Aber einen direkten Zusammenhang mit der aktuellen Staatssymbolik hat dieses Exponat nicht, erklärte mir Pavel Sedlacek weiter. Erst im 13. Jahrhundert kam es zu einer grundlegenden Änderung der Heraldik, als der silberne Löwe auf rotem Untergrund zum Symbol wurde, der auch heute noch die Basis des tschechischen Staatswappens bildet. Anhand der Staatssymbolik könne man sehr gut verfolgen, wie jeweils die eine oder andere Macht versuchte, ihre Herrschaft auch in der Anpassung der Symbole zu unterstreichen. Eine der Zeitepochen, an denen man dies am besten hat verfolgen könne, sei gerade die Zeit der kommunistischen Herrschaft. Pavel Sedlacek hat das Wort:

"Die Symbolik hat sich im Jahre 1948, also nach der kommunistischen Machtübernahme, noch nicht sofort geändert. Die Regierung hatte damals erstens andere Sorgen, zweitens wollte sie den Eindruck einer gewissen Kontinuität mit den vergangenen Jahren erwecken. Erst im Jahre 1952 wurden dann im Großen Staatssymbole verbreitet, die durch die kommunistische Ideologie beeinflusst waren. Mit einer Ausnahme - schon kurz nach der kommunistischen Machtübernahme gab es eine Anordnung, dass an bestimmten Tagen neben der tschechoslowakischen Flagge auch die sowjetische gehisst werden solle. Das hat die Menschen bestimmt an die Zeit des Protektorats erinnert, weil damals gemeinsam mit der tschechischen Protektoratsflagge auch die Reichsflagge gehisst werden musste. Nur mit dem Unterschied, dass die sowjetische erst nach der tschechoslowakischen gehisst wurde, wobei es im Protektorat umgekehrt war, die Reichsflagge hing an erster Stelle."

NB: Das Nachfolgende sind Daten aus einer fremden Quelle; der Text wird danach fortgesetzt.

$ cat flow/design.v
module gcd3(
	input wire clk, 
	input wire clr, 
	input wire go,
	input wire [3:0] xin,
	input wire [3:0] yin,
	output reg done,
	output reg [3:0] gcd
);
	reg [3:0]x,y;
	reg calc;
	always @(posedge clk or posedge clr) begin 
		if(clr)begin
			x<=0;y<=0;gcd<=0;
			done<=0;cal<=0;
		end  
		else begin
			done<=0;
			if(go==1)begin
				x<=xin;
				y<=yin;
				calc<=1;
			end  
			else begin
				if(calc)
					if(x==y)
					begin
						gcd<=x;
						done<=1;
						calc<=0;
					end
					else 
						if(x<y) y<=y-x;
						else x<=x-y;
				end
			end
	end
	endmodule  
$ cat flow/run.sh
#!/bin/bash
# OpenROAD 26Q1-2900-gdf79404cd8, Yosys 0.63+post, stock flow scripts
make -C /OpenROAD-flow-scripts/flow DESIGN_CONFIG=/design/flow/config.mk WORK_HOME=/design/flow/orfs finish
$ cat flow/config.mk
export PLATFORM = sky130hd
export DESIGN_NAME = gcd3
export DESIGN_NICKNAME = gcd3
export VERILOG_FILES = /design/flow/design.v
export SDC_FILE = /design/flow/constraint.sdc
export NUM_CORES = 4
export LEC_CHECK = 1
export CORE_AREA = 10 10 89 89
export DIE_AREA = 0 0 99 99
$ cat flow/constraint.sdc
current_design gcd3

set clk_period 3.3
set clk_io_pct 0.2

create_clock -name clk0 -period $clk_period [get_ports {clk}]

set non_clock_inputs [all_inputs -no_clocks]
set_input_delay [expr $clk_period * $clk_io_pct] -clock clk0 $non_clock_inputs
set_output_delay [expr $clk_period * $clk_io_pct] -clock clk0 [all_outputs]
==> results_slide.txt <==
Run Summary

Status
  – Status: complete, no violations

CTS
  – Clock sinks: 14
  – Clk latency late pin: between 0.2 and 0.25 ns
  – H-tree levels: 1
  – Reg clk slew, reported paths: roughly 0.050 ns
  – Post-CTS sizing: 0
  – Root Driver: clkbuf_8
  – CTS tree: yes
  – Hold buffers post-CTS: 0
  – Longest Clk Path Bufs: 2
  – CTS Buf Count: 3
  – Post-CTS Setup Repair Bufs: 0

Timing
  – Final worst slack: around 1.2 ns
  – RSZ-0062 raised after global routing: no
  – Tightest Pin Transition: ~0.66 ns
  – Setup-failing EPs final: 0
  – Clk_skew: 0.00466 ns
  – Tcrit/Tclk final: 0.638
  – Setup_tns: 0 ns
  – Maximum clock rate: around 480 MHz
  – Max_slew headroom: 0.558
  – Min Tclk post-route: 2.10 ns
  – Slew Limit Fails: 0
  – Final hold vios: 0

Drt
  – Routed WL per cell: approximately 10 µm
  – Detail Route Antenna Nets: 0
  – Via density: 3.50
  – DRT Pass-1 Iters: 4
  – Drt total wl: between 1500 and 2000 µm
  – DRT iter0 DRCs: 27
  – N_diodes: 0
  – Vias: around 620
  – DRC violations left: 0

Synthesis
  – Syn Area/Cell: approximately 11 µm²
  – Top cells by count: dfrtp_1 (13), inv_1 (13), nand2_1 (11)
  – Chip area in the Yosys report: 920 µm²
  – Cell taking the most area after synthesis: dfrtp_1
  – Seq share, synth: 0.386
  – Area share, top type: 0.354
  – Synth warn: 3
  – Synthesized instance count: 86
  – Most common reg cell: dfrtp_1
  – Post-synth ARST share: 0.929
  – Synth flops: 14
  – Area contributors post-synth: dfrtp_1 (35%), ha_1 (9.5%), mux2i_1 (5.4%)
  – Synthesized area: roughly 920 µm²
  – Netlist cell types: 28
  – Number of enable flip-flop cells: 1
  – Ys cells: about 86

Global routing
  – Largest net degree at the start of global routing: 20
  – Gr ovfl total: 0
  – Vias in the first global route: around 670
  – GRT Overall Usage: 0.0414
  – Initial antenna violation count: 0
  – First-pass GRT wire length: ~3400 µm

Placed design
  – Port Buffer Count: 15
  – Placed Cells: 173
  – Placed inst area: roughly 1100 µm²
  – DP Wirelength: roughly 1500 µm
  – GPL Wtd Cong: 0.789
  – Place WS: 0.919 ns

Power
  – Psw: about 0.5 mW
  – Reg power frac: 0.253
  – Pwr Density: about 1000 nW/µm²
  – Combinational power share: 0.630
  – Peak supply drop: between 300 and 400 µV
  – Sw Share: 0.406
  – Clock share of power: 0.117
  – Internal power: 0.727 mW
  – P_leak: 0.522 nW

Critical path
  – Worst EP required: 3.42 ns
  – Critical Path AT: 2.23 ns
  – Worst setup startpoint: go
  – R2R Setup Slk: around 1.3 ns
  – R2R cell count: 8
  – Critical path class: input port to register
  – Crit path max fanout: 19
  – Reg2reg start: x[0]
  – Worst R2R End: x[2]
  – Critical path startpoint category: input port
  – Critical Path End Type: register

Min path
  – WHS Endpoint: gcd[2]
  – Hold Path Class: register to register
  – Hold path cells: 1
  – Hold Path Origin: gcd[2]

Layout
  – Layout cell share with drive strength beyond 1: 0.137
  – Finished Layout Cells: approximately 180
  – Design area: between 1000 and 1500 µm²
  – Fin util: 0.198
  – Fillers: 645
  – Area Growth Syn to Fin: 29.3%

Floorplanning
  – Init Core Util: 0.154
  – Die ar.: ~9800 µm²
  – Die W: ~99 µm
  – Die Span Y: 99 µm
  – Num rows: 28
  – I/O pin total: 16
  – Core box area: between 5000 and 6000 µm²

Run
  – OpenROAD warning count: 28
  – Max-cap violation count: 0
## power groups by stage
stage | combinational [mW] | clock (mW) | sequential [mW]
CTS | 0.787 | 0.147 | 0.313
global route | 0.893 | 0.158 | 0.326
finish | 0.771 | 0.143 | 0.310
## registers in the layout, indices dropped and copies added (netlist names)
| name | count |
|---|---|
| calc | 1 |
| x | 4 |
| done | 1 |
| y | 4 |
| gcd | 4 |
## worst max-delay path: stages
cell	delay (ns)
clkdlybuf4s50_1	0.75
nor3b_4	0.44
mux2_2	0.37
## worst max-delay path by stage
stage                 endpoint  slack [ns]  cells after the start
after CTS               gcd[0]        1.18                      3
after global routing    gcd[0]        1.07                      3
final                   gcd[0]        1.20                      3
## through the flow
step	power (mW)	hold WS, ns
global route	1.38	0.532
global placement	1.09	0.502
floorplan	0.940	0.456
detailed placement	1.10	0.504
CTS	1.25	0.516
finish	1.22	0.506
## layer usage
| layer | wire, µm | vias to the layer above | track usage |
|---|---|---|---|
| met5 | 0 | - | 0 |
| met4 | 8 | 0 | 0.00331 |
| met3 | 103 | 2 | 0.0155 |
| met2 | 866 | 16 | 0.0656 |
| met1 | 875 | 279 | 0.0545 |
| li1 | - | 323 | - |
## cells by family after synthesis
| group | share of synthesized area |
|---|---|
| AND/OR/NAND/NOR | 0.112 |
| adder cells (fa/ha/maj) | 0.139 |
| AND-OR/OR-AND | 0.147 |
| XOR/XNOR | 0.0381 |
| multiplexers | 0.103 |
| buffers and inverters | 0.0748 |
| flip-flops | 0.386 |
## placed cells by master (no fill, tap or decap)
| cell | instances |
|---|---|
| xnor2_1 | 3 |
| xor2_1 | 1 |
| o211ai_4 | 1 |
| a31oi_1 | 2 |
| edfxtp_1 | 1 |
| mux2_2 | 4 |
| a31o_2 | 1 |
| a21oi_1 | 2 |
| nor3b_4 | 1 |
| and3_4 | 1 |
| o21ai_0 | 6 |
| a21o_2 | 1 |
| dfrtp_1 | 13 |
| nand2_1 | 11 |
| clkbuf_8 | 3 |
| o311ai_0 | 1 |
| a21o_1 | 1 |
| inv_1 | 13 |
| clkbuf_1 | 1 |
| mux2i_1 | 5 |
| fa_1 | 2 |
| and2_1 | 1 |
| o31ai_1 | 2 |
| nand4_4 | 1 |
| o2111a_2 | 1 |
| ha_1 | 7 |
| nor2_1 | 1 |
| clkdlybuf4s50_1 | 15 |
## cell type report
| class | count | area, µm² | share of cell area |
|---|---|---|---|
| Timing Repair Buffer | 15 | 150 | 0.126 |
| Tap cell | 75 | 93.8 | 0.0789 |
| Inverter | 13 | 48.8 | 0.0411 |
| Sequential cell | 14 | 355 | 0.299 |
| Multi-Input combinational cell | 56 | 495 | 0.417 |
| Clock buffer | 4 | 45.0 | 0.0379 |
No activity file was given, so power comes from the tool's default toggle rates.
==> flow/run.sh <==
#!/bin/bash
# OpenROAD 26Q1-2900-gdf79404cd8, Yosys 0.63+post, stock flow scripts
make -C /OpenROAD-flow-scripts/flow DESIGN_CONFIG=/design/flow/config.mk WORK_HOME=/design/flow/orfs finish
==> flow/config.mk <==
export PLATFORM = sky130hd
export DESIGN_NAME = TPmem_16x16_11
export DESIGN_NICKNAME = TPmem_16x16_11
export VERILOG_FILES = /design/flow/design.v
export SDC_FILE = /design/flow/constraint.sdc
export NUM_CORES = 4
export LEC_CHECK = 1
export CORE_UTILIZATION = 40
==> flow/constraint.sdc <==
current_design TPmem_16x16_11

set clk_period 73.3
set clk_io_pct 0.2

create_clock -name clk0 -period $clk_period [get_ports {i_clk}]

set non_clock_inputs [all_inputs -no_clocks]
set_input_delay [expr $clk_period * $clk_io_pct] -clock clk0 $non_clock_inputs
set_output_delay [expr $clk_period * $clk_io_pct] -clock clk0 [all_outputs]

Seit 1952 wurde statt dem bisher gültigen Staatswappen ein anderes durchgesetzt, in dem der Löwe in dem fünfeckigen roten Stern eingesperrt wurde, erzählt Pavel Sedlacek weiter. Eine spezifische Symbolik hat dann die Tschechoslowakei im Jahre 1960 eingeführt, als der Staat zur Tschechoslowakischen Sozialistischen Republik erklärt wurde. Es entstand ein einheitliches Staatszeichen, das im Vergleich mit den anderen sozialistischen Ländern nicht zu den schlimmsten gehörte, sagt der Historiker Sedlacek weiter, aber es wurde darin eindeutig die führende Rolle der Kommunistischen Partei unterstrichen, und zwar dadurch, dass der traditionelle Löwe seine Krone verloren hatte. Dieses Symbol war auch den Slowaken gegenüber sehr gefühllos, weil ihr patriarchalisches Kreuz durch ein anderes Zeichen ersetzt wurde. Sedlacek ist der Ansicht, dass das Kreuz unter anderem deshalb ausradiert wurde, weil es die für die Kommunisten nicht akzeptable Kirche symbolisierte. Viele Veränderungen haben die tschechischen Staatssymbole durchgemacht. Abschließend habe ich Pavel Sedlacek nach den für Sie, liebe Hörerinnen und Hörer im Ausland bekanntesten Symbolen gefragt, also der tschechischen Staatsflagge und nach der Flagge des Präsidenten:

"Die aktuelle tschechische Staatsflagge entstand im Jahre 1920 als die tschechoslowakische Flagge. Es verbindet sich mit ihr der Kampf im Zweiten Weltkrieg um die Befreiung der Tschechoslowakei und die Wiederherstellung der Demokratie. Und die Menschen haben sie immer als ihre eigene verstanden, was am besten beim antikommunistischen Widerstand im Jahre 1989 deutlich wurde. Die Flagge des Präsidenten vereint die meisten Symbole der tschechischen Staatlichkeit in sich. Sie hat einen Rand in den offiziellen staatlichen Farben, ein großes Staatswappen, Lindenblätter, die in der tschechischen Staatssymbolik schon seit dem Mittelalter vertreten waren. Es steht auf ihr die inoffizielle Losung des Staates "Die Wahrheit siegt". Diese Losung weckt immer großes Interesse bei den Ausländern."

Und damit sind wir auch schon am Ende des Gesprächs mit Historiker Sedlacek über die Staatsymbole, dass wir anlässlich des Staatsfeiertages der Tschechischen Republik geführt haben. Vom Mikrofon verabschiedet sich Dagmar Keberlova.